__What to work on__: From the entries below, copy exactly the lines from the one that contains "fin_skew_ns = 0.0111" through the one that contains "p_int_mw = 2.92", both included, and only those.

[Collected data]
+ + + + +
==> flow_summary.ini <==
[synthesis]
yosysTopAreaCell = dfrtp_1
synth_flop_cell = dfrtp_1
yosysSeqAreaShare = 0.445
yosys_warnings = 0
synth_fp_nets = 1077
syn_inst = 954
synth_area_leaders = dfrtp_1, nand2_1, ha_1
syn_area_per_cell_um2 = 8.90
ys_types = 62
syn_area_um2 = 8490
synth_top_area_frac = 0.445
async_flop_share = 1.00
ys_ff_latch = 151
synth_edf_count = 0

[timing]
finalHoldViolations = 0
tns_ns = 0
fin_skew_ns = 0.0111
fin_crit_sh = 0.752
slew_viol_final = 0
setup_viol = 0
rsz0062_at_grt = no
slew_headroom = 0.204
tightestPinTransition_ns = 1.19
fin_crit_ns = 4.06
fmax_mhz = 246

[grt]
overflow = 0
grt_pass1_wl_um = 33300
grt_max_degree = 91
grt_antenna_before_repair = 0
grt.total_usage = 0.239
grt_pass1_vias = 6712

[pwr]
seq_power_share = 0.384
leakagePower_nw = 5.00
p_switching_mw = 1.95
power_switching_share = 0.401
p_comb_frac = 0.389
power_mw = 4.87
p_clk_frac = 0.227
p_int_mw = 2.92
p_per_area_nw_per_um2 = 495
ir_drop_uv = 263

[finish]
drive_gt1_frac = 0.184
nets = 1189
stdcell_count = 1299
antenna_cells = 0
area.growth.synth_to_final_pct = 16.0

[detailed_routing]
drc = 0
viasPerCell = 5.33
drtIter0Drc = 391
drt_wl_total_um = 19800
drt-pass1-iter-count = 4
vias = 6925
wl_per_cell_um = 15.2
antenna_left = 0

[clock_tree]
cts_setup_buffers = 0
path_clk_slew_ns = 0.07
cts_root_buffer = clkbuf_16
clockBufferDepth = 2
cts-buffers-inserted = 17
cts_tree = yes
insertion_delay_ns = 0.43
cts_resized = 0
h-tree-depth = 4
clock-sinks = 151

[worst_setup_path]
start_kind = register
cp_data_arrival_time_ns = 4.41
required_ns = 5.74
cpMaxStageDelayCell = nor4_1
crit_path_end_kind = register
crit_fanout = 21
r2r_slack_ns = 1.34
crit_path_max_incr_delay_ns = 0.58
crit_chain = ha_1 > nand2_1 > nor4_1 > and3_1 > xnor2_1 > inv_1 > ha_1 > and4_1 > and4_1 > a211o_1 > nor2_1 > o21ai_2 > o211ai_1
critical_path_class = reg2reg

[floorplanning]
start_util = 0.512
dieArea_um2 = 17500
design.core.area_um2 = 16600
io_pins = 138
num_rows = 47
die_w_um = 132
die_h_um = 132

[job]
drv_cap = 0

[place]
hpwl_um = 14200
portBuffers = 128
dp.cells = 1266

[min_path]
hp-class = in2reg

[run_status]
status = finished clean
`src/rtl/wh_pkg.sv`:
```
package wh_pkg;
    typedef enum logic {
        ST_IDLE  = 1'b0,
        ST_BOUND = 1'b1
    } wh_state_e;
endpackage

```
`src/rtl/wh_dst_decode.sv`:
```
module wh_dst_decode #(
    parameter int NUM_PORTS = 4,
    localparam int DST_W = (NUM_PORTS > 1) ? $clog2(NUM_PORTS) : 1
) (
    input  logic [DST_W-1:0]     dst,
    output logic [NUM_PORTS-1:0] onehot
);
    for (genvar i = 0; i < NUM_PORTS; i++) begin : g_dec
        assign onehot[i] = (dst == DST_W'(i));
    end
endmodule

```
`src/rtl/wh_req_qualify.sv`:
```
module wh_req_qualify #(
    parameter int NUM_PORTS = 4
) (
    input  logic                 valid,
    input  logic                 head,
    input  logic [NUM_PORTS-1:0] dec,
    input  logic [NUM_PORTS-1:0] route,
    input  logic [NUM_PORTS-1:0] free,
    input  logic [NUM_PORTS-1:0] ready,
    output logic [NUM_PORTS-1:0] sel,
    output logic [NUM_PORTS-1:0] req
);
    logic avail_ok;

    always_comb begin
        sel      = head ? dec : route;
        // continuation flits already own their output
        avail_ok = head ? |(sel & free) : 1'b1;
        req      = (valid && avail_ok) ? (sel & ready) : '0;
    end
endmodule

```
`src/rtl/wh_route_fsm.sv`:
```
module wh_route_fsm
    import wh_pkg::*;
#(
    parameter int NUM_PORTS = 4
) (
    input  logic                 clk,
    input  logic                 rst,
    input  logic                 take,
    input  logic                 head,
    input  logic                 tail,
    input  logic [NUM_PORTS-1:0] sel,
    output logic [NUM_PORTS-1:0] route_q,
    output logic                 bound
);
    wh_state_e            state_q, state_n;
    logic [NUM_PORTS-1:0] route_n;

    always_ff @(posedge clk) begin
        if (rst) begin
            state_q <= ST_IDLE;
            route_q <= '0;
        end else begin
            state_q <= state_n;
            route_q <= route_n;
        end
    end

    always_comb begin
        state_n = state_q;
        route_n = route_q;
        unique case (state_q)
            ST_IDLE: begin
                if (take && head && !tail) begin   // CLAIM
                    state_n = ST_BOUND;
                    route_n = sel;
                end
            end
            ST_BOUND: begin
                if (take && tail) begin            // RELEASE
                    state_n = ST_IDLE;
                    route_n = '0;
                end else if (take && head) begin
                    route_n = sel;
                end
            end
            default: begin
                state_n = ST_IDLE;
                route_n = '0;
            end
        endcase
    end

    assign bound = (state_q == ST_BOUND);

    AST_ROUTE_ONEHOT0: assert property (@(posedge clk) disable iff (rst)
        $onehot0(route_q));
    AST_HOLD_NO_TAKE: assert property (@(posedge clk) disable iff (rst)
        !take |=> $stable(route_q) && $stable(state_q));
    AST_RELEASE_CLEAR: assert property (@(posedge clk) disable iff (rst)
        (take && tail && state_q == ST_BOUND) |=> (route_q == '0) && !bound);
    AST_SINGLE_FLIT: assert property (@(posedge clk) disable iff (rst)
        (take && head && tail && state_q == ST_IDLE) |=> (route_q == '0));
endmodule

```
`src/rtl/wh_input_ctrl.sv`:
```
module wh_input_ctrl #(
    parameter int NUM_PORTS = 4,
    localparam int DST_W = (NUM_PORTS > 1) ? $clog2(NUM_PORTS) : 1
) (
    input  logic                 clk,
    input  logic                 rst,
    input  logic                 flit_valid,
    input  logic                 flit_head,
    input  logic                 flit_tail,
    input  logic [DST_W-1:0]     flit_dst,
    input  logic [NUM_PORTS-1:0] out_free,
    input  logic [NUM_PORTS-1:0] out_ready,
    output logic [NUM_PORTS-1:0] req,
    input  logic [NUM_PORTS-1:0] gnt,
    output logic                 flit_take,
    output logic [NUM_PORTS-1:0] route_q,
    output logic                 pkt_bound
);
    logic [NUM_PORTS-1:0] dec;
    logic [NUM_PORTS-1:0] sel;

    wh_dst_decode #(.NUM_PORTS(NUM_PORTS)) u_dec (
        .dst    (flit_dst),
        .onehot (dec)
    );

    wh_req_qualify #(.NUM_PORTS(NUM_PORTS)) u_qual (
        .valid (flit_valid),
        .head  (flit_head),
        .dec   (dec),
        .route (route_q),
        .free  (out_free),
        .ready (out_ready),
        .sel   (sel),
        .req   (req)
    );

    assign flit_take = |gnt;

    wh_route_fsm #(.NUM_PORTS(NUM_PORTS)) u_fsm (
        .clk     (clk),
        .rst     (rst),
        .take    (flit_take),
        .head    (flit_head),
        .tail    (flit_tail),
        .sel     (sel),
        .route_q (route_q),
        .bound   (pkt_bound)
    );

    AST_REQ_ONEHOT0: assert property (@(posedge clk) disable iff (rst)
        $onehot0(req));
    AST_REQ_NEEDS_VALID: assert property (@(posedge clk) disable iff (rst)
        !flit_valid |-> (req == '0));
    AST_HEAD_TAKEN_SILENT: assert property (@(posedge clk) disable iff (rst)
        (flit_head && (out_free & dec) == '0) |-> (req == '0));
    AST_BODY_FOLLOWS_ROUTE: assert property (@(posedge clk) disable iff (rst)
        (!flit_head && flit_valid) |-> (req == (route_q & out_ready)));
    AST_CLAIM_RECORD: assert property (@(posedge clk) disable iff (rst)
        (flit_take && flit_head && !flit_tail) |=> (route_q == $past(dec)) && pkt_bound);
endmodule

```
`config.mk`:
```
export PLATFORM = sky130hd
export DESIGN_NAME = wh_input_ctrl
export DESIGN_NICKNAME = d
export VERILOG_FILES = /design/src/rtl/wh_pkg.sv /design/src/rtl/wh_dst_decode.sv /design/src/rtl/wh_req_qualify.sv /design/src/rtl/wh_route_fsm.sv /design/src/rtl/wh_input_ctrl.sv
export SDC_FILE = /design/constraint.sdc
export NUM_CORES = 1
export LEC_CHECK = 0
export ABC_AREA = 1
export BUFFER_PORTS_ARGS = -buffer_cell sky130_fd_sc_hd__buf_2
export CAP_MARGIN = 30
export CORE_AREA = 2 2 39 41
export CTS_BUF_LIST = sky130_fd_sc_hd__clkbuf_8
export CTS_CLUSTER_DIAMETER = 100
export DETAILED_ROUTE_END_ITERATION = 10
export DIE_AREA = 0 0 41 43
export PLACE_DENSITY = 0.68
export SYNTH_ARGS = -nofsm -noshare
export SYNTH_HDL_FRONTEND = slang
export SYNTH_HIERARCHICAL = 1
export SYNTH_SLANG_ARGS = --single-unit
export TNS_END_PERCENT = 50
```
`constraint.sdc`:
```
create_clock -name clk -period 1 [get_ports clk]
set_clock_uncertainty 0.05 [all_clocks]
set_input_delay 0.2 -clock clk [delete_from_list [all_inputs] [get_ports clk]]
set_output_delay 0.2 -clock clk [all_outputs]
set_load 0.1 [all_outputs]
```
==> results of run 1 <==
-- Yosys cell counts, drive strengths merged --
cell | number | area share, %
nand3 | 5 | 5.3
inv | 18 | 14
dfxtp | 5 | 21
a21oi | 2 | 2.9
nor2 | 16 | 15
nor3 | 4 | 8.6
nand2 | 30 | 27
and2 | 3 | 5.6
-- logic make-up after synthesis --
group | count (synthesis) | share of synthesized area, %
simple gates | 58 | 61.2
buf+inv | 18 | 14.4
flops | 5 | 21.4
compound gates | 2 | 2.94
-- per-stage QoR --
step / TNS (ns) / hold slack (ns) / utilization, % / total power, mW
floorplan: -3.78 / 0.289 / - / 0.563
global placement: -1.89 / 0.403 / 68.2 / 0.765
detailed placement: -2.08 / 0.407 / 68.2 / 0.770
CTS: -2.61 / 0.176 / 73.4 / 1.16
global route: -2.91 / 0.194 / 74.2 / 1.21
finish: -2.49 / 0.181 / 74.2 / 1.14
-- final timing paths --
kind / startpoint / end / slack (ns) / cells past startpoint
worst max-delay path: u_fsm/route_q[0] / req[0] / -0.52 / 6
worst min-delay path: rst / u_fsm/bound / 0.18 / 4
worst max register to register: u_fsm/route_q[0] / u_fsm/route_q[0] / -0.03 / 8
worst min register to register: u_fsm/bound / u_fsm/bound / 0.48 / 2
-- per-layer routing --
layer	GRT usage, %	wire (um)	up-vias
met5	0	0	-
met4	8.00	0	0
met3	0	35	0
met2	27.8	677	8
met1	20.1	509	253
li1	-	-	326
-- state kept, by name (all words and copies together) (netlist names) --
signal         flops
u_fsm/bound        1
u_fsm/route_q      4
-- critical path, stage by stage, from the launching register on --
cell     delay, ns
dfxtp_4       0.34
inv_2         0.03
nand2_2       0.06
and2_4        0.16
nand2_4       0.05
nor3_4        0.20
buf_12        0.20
+ + + + +
__Output for this task__:
fin_skew_ns = 0.0111
fin_crit_sh = 0.752
slew_viol_final = 0
setup_viol = 0
rsz0062_at_grt = no
slew_headroom = 0.204
tightestPinTransition_ns = 1.19
fin_crit_ns = 4.06
fmax_mhz = 246

[grt]
overflow = 0
grt_pass1_wl_um = 33300
grt_max_degree = 91
grt_antenna_before_repair = 0
grt.total_usage = 0.239
grt_pass1_vias = 6712

[pwr]
seq_power_share = 0.384
leakagePower_nw = 5.00
p_switching_mw = 1.95
power_switching_share = 0.401
p_comb_frac = 0.389
power_mw = 4.87
p_clk_frac = 0.227
p_int_mw = 2.92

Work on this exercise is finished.